WHAT NEEDS TO BE DONE - Using the data below, return the stretch from the line that contains "File: src/design/fpag_gate.sv" through the line that contains "input wire logic ce, //", both included, exactly as it stands and nothing beyond it.

TASK MATERIAL -

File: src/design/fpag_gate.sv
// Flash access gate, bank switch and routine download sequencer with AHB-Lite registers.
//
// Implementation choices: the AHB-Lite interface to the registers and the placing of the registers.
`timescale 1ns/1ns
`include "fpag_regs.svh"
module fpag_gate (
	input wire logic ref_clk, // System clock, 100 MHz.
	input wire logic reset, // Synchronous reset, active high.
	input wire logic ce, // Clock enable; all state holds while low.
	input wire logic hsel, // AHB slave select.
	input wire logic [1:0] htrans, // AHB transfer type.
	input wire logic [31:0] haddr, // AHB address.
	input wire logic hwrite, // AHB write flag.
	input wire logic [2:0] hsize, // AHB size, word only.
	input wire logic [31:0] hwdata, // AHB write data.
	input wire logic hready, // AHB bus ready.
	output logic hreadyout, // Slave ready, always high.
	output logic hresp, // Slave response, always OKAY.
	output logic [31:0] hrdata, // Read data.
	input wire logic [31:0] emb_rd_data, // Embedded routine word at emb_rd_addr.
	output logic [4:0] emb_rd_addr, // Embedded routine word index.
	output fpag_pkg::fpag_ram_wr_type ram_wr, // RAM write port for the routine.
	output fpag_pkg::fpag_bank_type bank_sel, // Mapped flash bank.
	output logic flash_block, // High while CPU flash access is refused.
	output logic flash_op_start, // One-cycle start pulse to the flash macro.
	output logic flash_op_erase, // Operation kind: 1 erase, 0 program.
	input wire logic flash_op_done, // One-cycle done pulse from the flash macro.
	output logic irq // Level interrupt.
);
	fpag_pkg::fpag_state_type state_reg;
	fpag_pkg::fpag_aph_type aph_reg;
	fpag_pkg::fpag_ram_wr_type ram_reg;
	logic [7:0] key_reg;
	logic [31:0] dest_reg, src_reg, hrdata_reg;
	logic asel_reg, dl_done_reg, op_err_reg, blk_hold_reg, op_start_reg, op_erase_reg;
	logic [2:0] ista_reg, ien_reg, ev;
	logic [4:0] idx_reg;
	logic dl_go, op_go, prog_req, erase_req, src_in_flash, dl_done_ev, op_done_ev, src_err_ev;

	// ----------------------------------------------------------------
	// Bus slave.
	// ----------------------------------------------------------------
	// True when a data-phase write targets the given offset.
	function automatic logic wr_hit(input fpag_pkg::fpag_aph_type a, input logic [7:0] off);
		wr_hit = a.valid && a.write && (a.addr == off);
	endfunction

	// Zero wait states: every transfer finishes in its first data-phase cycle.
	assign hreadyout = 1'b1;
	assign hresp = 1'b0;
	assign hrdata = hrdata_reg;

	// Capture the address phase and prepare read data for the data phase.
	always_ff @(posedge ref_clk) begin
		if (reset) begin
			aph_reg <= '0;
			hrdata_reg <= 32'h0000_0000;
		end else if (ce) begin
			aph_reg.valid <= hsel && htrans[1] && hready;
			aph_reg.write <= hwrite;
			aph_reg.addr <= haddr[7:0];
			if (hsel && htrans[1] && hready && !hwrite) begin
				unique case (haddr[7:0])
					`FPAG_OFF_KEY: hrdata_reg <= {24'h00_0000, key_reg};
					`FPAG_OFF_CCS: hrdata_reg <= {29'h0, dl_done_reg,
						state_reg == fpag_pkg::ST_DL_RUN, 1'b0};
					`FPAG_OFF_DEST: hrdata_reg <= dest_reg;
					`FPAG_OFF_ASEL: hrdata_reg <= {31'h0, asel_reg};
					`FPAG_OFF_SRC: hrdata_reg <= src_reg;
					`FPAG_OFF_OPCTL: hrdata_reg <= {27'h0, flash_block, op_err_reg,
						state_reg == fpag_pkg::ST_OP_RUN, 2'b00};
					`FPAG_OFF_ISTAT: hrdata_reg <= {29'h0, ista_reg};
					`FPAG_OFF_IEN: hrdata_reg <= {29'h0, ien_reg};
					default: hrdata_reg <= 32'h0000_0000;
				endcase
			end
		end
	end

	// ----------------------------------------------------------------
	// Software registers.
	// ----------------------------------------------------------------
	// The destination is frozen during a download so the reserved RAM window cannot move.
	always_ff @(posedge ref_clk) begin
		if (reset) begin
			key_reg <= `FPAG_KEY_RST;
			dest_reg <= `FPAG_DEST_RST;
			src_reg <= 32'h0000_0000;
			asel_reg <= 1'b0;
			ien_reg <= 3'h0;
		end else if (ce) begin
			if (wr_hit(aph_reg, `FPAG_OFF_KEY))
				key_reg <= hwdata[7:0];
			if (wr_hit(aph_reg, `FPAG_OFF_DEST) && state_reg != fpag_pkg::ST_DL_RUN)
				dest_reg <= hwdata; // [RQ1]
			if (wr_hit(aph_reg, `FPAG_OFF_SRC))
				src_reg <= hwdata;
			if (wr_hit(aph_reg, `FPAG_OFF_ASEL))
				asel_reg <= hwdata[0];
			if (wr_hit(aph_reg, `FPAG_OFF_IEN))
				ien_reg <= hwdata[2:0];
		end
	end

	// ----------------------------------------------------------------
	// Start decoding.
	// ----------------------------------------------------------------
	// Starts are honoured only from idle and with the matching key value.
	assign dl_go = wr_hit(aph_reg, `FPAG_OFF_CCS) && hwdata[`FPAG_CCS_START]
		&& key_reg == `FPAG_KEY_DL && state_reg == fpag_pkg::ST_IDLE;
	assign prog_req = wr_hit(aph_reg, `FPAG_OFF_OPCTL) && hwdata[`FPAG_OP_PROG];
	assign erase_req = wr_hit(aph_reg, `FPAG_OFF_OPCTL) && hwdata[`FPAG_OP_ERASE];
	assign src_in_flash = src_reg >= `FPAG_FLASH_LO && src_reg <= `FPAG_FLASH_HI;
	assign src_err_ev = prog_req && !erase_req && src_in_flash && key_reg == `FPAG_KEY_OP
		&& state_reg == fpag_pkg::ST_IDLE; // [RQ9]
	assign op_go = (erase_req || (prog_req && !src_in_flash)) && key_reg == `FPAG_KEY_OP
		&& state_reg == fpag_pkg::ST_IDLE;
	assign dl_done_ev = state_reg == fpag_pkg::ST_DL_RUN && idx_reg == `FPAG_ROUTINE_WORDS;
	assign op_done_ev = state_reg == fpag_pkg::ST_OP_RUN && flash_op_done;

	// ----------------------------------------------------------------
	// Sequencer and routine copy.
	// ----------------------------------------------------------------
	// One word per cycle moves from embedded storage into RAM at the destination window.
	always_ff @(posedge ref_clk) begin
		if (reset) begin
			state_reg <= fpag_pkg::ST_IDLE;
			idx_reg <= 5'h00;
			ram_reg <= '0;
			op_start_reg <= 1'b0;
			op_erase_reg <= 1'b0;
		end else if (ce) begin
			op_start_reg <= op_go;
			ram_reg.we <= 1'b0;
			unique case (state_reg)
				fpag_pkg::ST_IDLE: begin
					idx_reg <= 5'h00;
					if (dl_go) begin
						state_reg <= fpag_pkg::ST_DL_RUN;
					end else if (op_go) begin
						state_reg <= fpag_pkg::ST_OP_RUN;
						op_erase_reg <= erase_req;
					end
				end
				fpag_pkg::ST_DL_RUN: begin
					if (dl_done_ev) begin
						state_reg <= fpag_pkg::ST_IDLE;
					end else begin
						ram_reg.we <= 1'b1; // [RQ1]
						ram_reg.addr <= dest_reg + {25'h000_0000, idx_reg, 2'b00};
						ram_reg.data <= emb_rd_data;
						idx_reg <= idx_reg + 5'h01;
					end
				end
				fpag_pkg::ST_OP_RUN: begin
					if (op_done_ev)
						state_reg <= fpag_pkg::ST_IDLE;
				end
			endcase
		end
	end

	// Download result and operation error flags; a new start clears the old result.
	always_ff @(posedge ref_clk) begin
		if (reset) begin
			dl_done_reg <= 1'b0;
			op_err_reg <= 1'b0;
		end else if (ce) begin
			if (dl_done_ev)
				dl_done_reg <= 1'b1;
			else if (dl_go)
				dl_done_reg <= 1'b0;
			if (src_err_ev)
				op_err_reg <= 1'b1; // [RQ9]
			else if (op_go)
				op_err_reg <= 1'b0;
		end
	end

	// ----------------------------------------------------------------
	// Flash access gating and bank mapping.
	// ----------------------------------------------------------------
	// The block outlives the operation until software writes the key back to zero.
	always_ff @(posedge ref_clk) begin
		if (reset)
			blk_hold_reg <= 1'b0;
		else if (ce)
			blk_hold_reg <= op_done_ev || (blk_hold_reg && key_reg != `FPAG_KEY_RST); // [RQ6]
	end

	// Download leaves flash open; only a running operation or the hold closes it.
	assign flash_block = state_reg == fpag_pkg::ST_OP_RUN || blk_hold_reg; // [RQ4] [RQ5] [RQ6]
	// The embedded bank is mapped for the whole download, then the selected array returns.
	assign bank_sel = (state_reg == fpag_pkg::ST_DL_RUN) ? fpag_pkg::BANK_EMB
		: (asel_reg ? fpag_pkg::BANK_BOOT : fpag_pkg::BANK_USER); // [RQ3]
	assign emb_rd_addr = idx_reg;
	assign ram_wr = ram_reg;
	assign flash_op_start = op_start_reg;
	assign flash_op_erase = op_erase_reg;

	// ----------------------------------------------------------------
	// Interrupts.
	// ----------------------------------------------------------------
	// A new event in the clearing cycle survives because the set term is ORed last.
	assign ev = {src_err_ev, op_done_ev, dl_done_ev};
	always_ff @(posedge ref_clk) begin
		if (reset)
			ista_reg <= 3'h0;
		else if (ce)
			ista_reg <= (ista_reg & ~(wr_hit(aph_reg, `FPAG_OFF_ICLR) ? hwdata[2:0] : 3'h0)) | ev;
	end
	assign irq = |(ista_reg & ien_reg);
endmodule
...
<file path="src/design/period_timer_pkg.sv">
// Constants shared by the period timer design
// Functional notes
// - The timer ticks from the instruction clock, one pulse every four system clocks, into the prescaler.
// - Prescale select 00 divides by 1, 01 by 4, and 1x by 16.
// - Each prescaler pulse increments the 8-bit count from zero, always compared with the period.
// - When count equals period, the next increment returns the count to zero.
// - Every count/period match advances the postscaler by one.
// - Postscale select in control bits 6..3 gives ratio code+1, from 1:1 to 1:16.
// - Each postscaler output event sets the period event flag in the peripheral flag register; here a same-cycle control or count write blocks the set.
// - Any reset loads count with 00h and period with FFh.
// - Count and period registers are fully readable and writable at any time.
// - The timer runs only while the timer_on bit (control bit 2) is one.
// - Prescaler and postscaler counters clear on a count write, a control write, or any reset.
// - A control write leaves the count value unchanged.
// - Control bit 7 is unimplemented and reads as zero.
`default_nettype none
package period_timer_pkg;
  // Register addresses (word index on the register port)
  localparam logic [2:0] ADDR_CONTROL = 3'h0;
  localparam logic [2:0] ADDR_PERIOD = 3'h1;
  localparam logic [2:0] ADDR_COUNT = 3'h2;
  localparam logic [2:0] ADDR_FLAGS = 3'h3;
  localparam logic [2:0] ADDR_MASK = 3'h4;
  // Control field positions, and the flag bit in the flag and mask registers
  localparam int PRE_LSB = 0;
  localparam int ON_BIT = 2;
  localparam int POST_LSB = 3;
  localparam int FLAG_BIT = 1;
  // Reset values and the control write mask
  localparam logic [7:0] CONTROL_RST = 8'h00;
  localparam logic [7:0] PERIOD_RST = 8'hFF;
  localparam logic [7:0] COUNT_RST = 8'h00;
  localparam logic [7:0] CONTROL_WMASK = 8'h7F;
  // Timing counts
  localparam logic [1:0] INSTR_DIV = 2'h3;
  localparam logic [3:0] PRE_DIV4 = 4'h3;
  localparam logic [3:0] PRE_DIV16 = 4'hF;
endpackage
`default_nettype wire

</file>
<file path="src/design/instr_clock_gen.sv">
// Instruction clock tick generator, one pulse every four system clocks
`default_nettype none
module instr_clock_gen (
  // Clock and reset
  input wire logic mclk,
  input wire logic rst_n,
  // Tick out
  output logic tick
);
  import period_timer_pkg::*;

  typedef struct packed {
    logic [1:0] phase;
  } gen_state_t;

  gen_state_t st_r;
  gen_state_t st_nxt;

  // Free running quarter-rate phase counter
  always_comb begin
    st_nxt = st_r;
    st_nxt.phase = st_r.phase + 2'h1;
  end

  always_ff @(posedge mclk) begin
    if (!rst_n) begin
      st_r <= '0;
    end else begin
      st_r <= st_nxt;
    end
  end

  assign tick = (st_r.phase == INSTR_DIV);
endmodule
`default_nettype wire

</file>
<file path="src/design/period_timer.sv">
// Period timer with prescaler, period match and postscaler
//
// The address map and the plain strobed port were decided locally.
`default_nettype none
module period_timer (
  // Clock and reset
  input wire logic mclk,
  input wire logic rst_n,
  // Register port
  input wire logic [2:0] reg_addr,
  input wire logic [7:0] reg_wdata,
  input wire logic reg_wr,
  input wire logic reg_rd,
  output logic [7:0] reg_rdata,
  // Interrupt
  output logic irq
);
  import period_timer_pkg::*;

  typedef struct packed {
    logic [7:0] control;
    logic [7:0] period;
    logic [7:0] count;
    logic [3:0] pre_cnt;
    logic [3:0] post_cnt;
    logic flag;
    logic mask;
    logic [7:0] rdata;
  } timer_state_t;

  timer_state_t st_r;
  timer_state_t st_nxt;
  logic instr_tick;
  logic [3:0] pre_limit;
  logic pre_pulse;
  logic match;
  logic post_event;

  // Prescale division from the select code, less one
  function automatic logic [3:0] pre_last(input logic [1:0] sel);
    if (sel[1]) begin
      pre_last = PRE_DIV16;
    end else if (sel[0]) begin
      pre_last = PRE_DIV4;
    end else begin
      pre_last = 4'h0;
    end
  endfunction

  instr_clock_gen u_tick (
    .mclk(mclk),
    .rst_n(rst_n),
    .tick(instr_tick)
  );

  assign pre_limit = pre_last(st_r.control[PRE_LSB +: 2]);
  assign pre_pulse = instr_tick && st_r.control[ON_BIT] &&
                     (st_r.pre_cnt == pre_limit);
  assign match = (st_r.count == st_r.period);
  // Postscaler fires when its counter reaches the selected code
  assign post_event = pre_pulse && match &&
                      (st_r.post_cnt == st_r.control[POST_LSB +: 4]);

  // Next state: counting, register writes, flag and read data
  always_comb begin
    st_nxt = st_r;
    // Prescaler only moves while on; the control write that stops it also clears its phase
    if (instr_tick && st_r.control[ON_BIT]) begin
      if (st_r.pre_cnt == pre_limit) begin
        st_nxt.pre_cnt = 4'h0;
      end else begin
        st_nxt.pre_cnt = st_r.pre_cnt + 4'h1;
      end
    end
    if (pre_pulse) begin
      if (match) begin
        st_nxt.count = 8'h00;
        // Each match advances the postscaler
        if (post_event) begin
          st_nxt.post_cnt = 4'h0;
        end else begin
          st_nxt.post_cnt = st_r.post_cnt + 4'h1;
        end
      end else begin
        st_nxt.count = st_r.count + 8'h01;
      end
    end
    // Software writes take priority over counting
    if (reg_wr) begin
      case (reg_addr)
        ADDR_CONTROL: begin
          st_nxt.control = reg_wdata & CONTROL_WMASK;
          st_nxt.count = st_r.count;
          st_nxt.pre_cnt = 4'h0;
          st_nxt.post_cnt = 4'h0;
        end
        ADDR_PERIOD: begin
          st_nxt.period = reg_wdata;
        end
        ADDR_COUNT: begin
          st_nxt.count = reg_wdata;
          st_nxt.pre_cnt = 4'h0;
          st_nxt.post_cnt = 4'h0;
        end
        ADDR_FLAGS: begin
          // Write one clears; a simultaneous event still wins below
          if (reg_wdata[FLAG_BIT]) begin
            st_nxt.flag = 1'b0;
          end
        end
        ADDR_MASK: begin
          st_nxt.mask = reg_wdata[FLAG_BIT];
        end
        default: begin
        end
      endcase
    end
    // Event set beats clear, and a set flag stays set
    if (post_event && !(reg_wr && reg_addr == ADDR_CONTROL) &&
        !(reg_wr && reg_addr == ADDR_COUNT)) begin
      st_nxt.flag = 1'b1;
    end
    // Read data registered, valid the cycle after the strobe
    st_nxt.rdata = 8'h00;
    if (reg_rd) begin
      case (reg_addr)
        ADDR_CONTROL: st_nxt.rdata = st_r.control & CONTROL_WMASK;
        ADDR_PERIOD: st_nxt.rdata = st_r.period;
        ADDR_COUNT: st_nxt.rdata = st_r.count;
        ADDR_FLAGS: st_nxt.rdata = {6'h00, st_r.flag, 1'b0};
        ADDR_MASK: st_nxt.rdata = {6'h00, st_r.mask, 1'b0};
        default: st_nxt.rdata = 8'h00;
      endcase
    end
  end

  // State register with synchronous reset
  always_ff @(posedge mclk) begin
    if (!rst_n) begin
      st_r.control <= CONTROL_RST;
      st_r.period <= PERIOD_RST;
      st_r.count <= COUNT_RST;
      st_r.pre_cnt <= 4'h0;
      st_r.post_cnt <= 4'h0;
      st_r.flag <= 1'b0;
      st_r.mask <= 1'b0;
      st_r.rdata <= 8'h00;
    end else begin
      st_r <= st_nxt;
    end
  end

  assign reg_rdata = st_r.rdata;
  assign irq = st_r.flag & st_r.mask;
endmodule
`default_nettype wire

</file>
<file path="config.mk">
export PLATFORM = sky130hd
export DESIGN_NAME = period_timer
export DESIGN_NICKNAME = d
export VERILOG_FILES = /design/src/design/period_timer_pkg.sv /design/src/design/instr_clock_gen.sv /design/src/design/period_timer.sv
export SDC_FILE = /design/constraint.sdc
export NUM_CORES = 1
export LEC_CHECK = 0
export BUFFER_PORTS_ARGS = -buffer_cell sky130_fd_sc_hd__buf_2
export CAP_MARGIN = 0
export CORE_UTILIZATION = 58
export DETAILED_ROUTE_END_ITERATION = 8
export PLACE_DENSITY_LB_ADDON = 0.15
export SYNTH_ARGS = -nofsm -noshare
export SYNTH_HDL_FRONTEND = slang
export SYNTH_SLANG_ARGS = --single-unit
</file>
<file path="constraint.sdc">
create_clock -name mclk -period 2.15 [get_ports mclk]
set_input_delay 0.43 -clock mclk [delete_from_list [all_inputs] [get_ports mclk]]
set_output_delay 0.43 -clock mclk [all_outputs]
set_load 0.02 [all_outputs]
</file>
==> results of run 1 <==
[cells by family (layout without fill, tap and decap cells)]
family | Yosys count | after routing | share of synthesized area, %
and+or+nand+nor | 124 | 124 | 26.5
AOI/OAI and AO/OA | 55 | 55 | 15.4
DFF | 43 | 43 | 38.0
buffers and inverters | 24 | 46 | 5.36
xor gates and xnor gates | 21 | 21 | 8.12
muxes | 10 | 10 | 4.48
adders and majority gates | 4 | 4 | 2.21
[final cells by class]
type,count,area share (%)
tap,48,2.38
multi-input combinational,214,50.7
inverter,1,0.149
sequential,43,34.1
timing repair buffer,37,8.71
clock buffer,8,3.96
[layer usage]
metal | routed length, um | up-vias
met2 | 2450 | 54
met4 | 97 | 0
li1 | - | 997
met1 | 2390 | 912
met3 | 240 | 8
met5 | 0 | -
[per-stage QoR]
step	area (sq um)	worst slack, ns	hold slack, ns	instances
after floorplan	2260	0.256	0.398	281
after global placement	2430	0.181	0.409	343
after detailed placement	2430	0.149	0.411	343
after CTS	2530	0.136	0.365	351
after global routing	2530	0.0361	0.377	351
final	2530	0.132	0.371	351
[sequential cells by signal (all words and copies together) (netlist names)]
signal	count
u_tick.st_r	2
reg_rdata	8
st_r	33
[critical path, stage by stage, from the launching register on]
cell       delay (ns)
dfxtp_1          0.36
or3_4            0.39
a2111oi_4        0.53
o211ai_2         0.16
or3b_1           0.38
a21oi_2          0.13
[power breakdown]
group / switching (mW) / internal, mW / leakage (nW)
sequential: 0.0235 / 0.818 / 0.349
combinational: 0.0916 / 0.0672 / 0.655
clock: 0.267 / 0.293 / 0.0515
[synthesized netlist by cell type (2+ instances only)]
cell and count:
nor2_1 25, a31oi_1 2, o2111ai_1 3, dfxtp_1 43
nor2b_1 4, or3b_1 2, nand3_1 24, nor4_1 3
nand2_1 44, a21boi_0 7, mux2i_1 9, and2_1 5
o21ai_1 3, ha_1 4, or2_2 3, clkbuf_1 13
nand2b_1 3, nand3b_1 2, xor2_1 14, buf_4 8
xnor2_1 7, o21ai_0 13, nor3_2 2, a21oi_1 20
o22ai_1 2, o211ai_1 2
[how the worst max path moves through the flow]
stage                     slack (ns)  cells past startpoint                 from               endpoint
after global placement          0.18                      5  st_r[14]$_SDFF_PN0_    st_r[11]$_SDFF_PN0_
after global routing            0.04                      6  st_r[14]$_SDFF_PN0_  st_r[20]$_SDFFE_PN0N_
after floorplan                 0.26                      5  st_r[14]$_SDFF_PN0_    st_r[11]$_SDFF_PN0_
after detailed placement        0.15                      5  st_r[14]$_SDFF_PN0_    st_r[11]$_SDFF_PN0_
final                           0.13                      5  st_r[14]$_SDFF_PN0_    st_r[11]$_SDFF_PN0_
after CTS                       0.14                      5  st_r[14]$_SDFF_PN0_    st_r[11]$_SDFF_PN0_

REPLY TO THE TASK -
File: src/design/fpag_gate.sv
// Flash access gate, bank switch and routine download sequencer with AHB-Lite registers.
//
// Implementation choices: the AHB-Lite interface to the registers and the placing of the registers.
`timescale 1ns/1ns
`include "fpag_regs.svh"
module fpag_gate (
	input wire logic ref_clk, // System clock, 100 MHz.
	input wire logic reset, // Synchronous reset, active high.
	input wire logic ce, // Clock enable; all state holds while low.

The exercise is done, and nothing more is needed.